The required output is every line from the beginning of the entries below through the line that includes "set clk [get_ports", copied exactly.

====== Dataset content ======

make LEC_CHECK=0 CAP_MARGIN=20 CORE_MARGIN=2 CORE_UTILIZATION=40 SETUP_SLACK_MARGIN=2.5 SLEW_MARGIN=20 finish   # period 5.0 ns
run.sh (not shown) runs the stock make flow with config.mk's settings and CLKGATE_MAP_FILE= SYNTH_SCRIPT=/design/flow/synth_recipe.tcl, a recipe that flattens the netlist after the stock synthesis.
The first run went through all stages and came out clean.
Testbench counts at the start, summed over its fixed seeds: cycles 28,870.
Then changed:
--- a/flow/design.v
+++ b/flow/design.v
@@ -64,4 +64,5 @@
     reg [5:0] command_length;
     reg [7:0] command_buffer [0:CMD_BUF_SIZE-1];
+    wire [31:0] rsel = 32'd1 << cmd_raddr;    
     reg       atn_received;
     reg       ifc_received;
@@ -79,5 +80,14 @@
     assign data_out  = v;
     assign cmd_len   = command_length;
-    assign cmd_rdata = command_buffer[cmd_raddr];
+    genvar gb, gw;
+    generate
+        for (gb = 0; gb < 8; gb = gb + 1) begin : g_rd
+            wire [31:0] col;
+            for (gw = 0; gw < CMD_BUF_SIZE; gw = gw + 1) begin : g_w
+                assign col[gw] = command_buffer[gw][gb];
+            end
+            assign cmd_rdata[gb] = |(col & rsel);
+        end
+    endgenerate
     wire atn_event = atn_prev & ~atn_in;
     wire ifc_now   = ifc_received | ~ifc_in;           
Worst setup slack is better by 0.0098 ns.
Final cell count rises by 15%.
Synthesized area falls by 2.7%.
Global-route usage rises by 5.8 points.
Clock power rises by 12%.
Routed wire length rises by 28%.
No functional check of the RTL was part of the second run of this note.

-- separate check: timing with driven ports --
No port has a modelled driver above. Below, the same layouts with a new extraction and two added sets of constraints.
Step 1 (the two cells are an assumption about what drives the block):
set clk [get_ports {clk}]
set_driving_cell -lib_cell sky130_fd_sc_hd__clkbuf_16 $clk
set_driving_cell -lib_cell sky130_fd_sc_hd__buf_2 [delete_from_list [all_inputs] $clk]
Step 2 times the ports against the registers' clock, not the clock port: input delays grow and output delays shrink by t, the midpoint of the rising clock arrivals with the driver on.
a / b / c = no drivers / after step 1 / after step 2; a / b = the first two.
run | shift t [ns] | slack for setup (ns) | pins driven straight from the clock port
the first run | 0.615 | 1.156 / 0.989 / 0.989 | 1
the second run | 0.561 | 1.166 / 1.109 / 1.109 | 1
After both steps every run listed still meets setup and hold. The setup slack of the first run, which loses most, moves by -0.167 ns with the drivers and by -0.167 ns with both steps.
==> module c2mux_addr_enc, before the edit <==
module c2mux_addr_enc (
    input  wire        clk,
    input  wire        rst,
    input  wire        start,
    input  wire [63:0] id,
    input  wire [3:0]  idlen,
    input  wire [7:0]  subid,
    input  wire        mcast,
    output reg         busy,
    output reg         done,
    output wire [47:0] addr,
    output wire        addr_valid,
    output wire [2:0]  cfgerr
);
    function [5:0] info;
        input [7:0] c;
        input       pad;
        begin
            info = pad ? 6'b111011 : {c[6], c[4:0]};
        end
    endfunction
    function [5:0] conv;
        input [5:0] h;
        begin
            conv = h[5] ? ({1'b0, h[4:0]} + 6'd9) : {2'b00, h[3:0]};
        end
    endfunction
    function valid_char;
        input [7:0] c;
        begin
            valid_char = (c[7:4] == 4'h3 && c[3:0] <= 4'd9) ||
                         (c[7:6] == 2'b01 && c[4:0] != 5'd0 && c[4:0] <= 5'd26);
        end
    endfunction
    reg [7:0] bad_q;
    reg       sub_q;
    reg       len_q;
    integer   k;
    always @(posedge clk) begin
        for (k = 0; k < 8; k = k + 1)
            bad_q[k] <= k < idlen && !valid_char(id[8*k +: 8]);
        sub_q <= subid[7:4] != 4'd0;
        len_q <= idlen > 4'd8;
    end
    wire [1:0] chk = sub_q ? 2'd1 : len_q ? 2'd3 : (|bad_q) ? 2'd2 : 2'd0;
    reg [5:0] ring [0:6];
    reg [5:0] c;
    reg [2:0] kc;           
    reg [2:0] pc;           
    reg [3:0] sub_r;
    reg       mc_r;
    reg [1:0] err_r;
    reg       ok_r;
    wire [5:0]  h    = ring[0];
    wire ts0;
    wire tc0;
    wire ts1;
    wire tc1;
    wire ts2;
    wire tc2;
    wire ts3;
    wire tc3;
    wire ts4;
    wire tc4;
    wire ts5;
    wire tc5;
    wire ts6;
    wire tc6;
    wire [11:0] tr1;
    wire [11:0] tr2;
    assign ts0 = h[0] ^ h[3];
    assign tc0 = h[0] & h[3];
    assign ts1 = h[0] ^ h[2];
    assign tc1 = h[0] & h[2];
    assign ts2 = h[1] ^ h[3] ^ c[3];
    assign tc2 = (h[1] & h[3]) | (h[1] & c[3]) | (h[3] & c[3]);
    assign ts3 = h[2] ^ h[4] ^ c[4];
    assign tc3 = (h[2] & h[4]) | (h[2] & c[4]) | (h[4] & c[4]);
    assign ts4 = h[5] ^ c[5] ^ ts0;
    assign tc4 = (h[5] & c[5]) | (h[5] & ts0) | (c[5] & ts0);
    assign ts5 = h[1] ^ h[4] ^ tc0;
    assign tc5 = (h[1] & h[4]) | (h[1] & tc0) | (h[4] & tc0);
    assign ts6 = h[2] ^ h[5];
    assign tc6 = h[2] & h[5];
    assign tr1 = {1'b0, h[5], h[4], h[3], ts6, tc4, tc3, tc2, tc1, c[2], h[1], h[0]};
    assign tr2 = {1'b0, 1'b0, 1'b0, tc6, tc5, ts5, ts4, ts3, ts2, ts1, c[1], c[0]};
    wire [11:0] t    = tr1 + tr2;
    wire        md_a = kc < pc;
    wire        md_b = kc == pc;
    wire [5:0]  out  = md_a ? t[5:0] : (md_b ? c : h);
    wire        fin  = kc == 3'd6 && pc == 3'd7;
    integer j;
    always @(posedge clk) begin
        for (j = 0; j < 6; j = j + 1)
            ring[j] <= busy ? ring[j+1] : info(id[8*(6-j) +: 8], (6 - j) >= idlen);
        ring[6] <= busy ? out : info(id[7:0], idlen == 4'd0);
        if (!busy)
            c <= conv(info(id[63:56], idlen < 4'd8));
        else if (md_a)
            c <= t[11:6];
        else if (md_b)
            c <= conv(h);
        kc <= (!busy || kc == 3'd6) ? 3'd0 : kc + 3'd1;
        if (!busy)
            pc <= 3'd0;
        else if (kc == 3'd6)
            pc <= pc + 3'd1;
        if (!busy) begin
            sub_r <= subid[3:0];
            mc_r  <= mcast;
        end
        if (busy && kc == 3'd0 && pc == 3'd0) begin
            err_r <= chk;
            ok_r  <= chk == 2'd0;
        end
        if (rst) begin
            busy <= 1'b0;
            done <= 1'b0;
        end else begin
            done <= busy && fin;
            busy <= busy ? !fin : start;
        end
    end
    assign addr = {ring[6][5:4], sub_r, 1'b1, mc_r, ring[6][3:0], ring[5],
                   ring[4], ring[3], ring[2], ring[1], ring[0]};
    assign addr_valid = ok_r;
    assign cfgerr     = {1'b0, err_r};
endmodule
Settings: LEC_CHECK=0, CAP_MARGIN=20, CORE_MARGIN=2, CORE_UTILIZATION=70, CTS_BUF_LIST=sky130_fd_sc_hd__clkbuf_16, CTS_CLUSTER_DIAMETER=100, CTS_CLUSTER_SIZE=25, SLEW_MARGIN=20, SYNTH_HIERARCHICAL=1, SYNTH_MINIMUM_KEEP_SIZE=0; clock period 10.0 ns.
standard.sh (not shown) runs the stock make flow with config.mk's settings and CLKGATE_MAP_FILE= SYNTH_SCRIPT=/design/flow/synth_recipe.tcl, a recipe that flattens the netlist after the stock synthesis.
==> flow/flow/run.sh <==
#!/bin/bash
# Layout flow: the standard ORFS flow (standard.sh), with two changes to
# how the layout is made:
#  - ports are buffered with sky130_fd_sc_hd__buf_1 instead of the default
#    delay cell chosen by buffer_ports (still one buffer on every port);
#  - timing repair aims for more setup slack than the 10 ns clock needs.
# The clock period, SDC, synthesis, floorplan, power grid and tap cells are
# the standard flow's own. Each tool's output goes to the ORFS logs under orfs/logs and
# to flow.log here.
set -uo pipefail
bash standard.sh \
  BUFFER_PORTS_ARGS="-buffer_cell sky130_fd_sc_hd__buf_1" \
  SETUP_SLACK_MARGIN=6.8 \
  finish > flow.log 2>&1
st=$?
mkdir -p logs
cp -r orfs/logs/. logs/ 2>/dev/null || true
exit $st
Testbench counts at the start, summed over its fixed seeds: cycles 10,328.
Context: an optimization exercise on an open-source flow, tuned for small area, a short achievable clock period and few clock cycles. The choices shown serve that exercise and are no tape-out recipe. In this exercise RTL edits were held to simulation tests only and were not proved equivalent to the original.

Setup of run E:
Design trb_render, start of the top module:
module trb_render (
    input  wire        clk,
    input  wire        rst,           
    input  wire        start,         
    input  wire [31:0] xscroll,       
    input  wire [31:0] yscroll,       
    input  wire        transp,        
    input  wire        sheet_valid,
    input  wire [31:0] sheet_dim,     
    output wire        busy,
    output reg         done,
    output wire        err,
    output wire [3:0]  errcode,
    output reg         tile_rd,
    output wire [11:0] tile_addr,
    input  wire [33:0] tile_rdata,    
    output reg         idx_rd,
    output reg  [11:0] idx_addr,
    input  wire [1:0]  idx_rdata,
    output reg         fb_we,
    output reg  [9:0]  fb_addr,
    output reg  [7:0]  fb_wdata
);
Size: roughly 440 cells after synthesis, ~130 flip-flops, about 190 I/O pins, about 5500 um^2 of cells after synthesis.
==> module trb_render, before the edit <==
module trb_render (
    input  wire        clk,
    input  wire        rst,           
    input  wire        start,         
    input  wire [31:0] xscroll,       
    input  wire [31:0] yscroll,       
    input  wire        transp,        
    input  wire        sheet_valid,
    input  wire [31:0] sheet_dim,     
    output wire        busy,
    output reg         done,
    output wire        err,
    output wire [3:0]  errcode,
    output reg         tile_rd,
    output wire [11:0] tile_addr,
    input  wire [33:0] tile_rdata,    
    output reg         idx_rd,
    output reg  [11:0] idx_addr,
    input  wire [1:0]  idx_rdata,
    output reg         fb_we,
    output reg  [9:0]  fb_addr,
    output reg  [7:0]  fb_wdata
);
    reg busy_r, idle_r, chk;
    assign busy = busy_r;
    wire accept = start & idle_r;
    reg [9:0] sw;
    reg       tr;
    reg       err_r, ec1_r, ec0_r;
    assign err     = err_r;
    assign errcode = {1'b0, err_r, ec1_r, ec0_r};
    reg       vG;
    reg [5:0] px;
    reg [2:0] x, y;
    reg [5:0] tx, ty;
    reg       nt0, nt1, nt2, nt3;    
    assign tile_addr = {ty, tx};
    reg       v1, vI, vD, lastW;
    reg [2:0] x1, y1, sx, sy;    
    reg [1:0] dbits;
    reg [31:0] color;
    wire       eol     = (px == 6'd39);
    wire       xw      = (x == 3'd7);
    wire       next_nt = eol | xw;
    wire       advG    = vG & ~(next_nt & (nt0 | nt1));
    wire [5:0] tx_d    = eol ? (xw ? 6'd60 : 6'd59) : {5'd0, xw};
    wire lastD = vD & (fb_addr == 10'd958);
    wire kill  = lastD | (chk & err_r);
    reg [7:0] subc;
    always @(*) begin
        case (idx_rdata)
            2'd0: subc = color[7:0];
            2'd1: subc = color[15:8];
            2'd2: subc = color[23:16];
            default: subc = color[31:24];
        endcase
    end
    wire [1:0] dnow = nt1 ? tile_rdata[33:32] : dbits;
    always @(posedge clk) begin
        if (idle_r) begin
            sw    <= sheet_dim[9:0];
            tr    <= transp;
            err_r <= ~sheet_valid | (sheet_dim[15:3] == 13'd0) | (sheet_dim[31:19] == 13'd0);
            ec1_r <= sheet_valid & ((sheet_dim[15:3] == 13'd0) | (sheet_dim[31:19] == 13'd0));
            ec0_r <= ~sheet_valid;
        end
        x  <= idle_r ? xscroll[2:0] : x + {2'd0, advG};
        tx <= idle_r ? xscroll[8:3] : tx + (advG ? tx_d : 6'd0);
        y  <= idle_r ? yscroll[2:0] : y + {2'd0, advG & eol};
        ty <= idle_r ? yscroll[8:3] : ty + {5'd0, advG & eol & (y == 3'd7)};
        px <= (idle_r | (advG & eol)) ? 6'd0 : px + {5'd0, advG};
        fb_addr <= idle_r ? 10'h3FF : fb_addr + {9'd0, vD};
        x1 <= x;  y1 <= y;
        sx <= x1 ^ {3{dnow[0]}};
        sy <= y1 ^ {3{dnow[1]}};
        nt2 <= nt1; nt3 <= nt2;
        if (nt1) dbits <= tile_rdata[33:32];
        if (nt3) color <= tile_rdata[31:0];
        idx_addr <= sy * sw + {9'd0, sx};
        fb_wdata <= subc;
    end
    always @(posedge clk) begin
        if (rst) begin
            busy_r <= 1'b0; idle_r <= 1'b1; chk <= 1'b0; done <= 1'b0;
            vG <= 1'b0; v1 <= 1'b0; vI <= 1'b0; vD <= 1'b0; lastW <= 1'b0;
            nt0 <= 1'b0; nt1 <= 1'b0;
            tile_rd <= 1'b0; idx_rd <= 1'b0; fb_we <= 1'b0;
        end else begin
            chk   <= accept;
            lastW <= lastD;
            done  <= (chk & err_r) | lastW;
            if (accept) begin
                busy_r <= 1'b1; idle_r <= 1'b0;
            end else if ((chk & err_r) | lastW) begin
                busy_r <= 1'b0; idle_r <= 1'b1;
            end
            fb_we <= vD & ~(tr & (subc == 8'hFF));
            if (kill) begin
                vG <= 1'b0; v1 <= 1'b0; vI <= 1'b0; idx_rd <= 1'b0; vD <= 1'b0;
                nt0 <= 1'b0; nt1 <= 1'b0; tile_rd <= 1'b0;
            end else begin
                if (accept) vG <= 1'b1;
                nt0 <= accept | (advG & next_nt);
                nt1 <= nt0;
                tile_rd <= accept | (advG & next_nt) | nt1;
                v1 <= advG;
                vI <= v1;
                idx_rd <= vI;
                vD <= idx_rd;
            end
        end
    end
endmodule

======

• Task answer
make LEC_CHECK=0 CAP_MARGIN=20 CORE_MARGIN=2 CORE_UTILIZATION=40 SETUP_SLACK_MARGIN=2.5 SLEW_MARGIN=20 finish   # period 5.0 ns
run.sh (not shown) runs the stock make flow with config.mk's settings and CLKGATE_MAP_FILE= SYNTH_SCRIPT=/design/flow/synth_recipe.tcl, a recipe that flattens the netlist after the stock synthesis.
The first run went through all stages and came out clean.
Testbench counts at the start, summed over its fixed seeds: cycles 28,870.
Then changed:
--- a/flow/design.v
+++ b/flow/design.v
@@ -64,4 +64,5 @@
     reg [5:0] command_length;
     reg [7:0] command_buffer [0:CMD_BUF_SIZE-1];
+    wire [31:0] rsel = 32'd1 << cmd_raddr;    
     reg       atn_received;
     reg       ifc_received;
@@ -79,5 +80,14 @@
     assign data_out  = v;
     assign cmd_len   = command_length;
-    assign cmd_rdata = command_buffer[cmd_raddr];
+    genvar gb, gw;
+    generate
+        for (gb = 0; gb < 8; gb = gb + 1) begin : g_rd
+            wire [31:0] col;
+            for (gw = 0; gw < CMD_BUF_SIZE; gw = gw + 1) begin : g_w
+                assign col[gw] = command_buffer[gw][gb];
+            end
+            assign cmd_rdata[gb] = |(col & rsel);
+        end
+    endgenerate
     wire atn_event = atn_prev & ~atn_in;
     wire ifc_now   = ifc_received | ~ifc_in;           
Worst setup slack is better by 0.0098 ns.
Final cell count rises by 15%.
Synthesized area falls by 2.7%.
Global-route usage rises by 5.8 points.
Clock power rises by 12%.
Routed wire length rises by 28%.
No functional check of the RTL was part of the second run of this note.

-- separate check: timing with driven ports --
No port has a modelled driver above. Below, the same layouts with a new extraction and two added sets of constraints.
Step 1 (the two cells are an assumption about what drives the block):
set clk [get_ports {clk}]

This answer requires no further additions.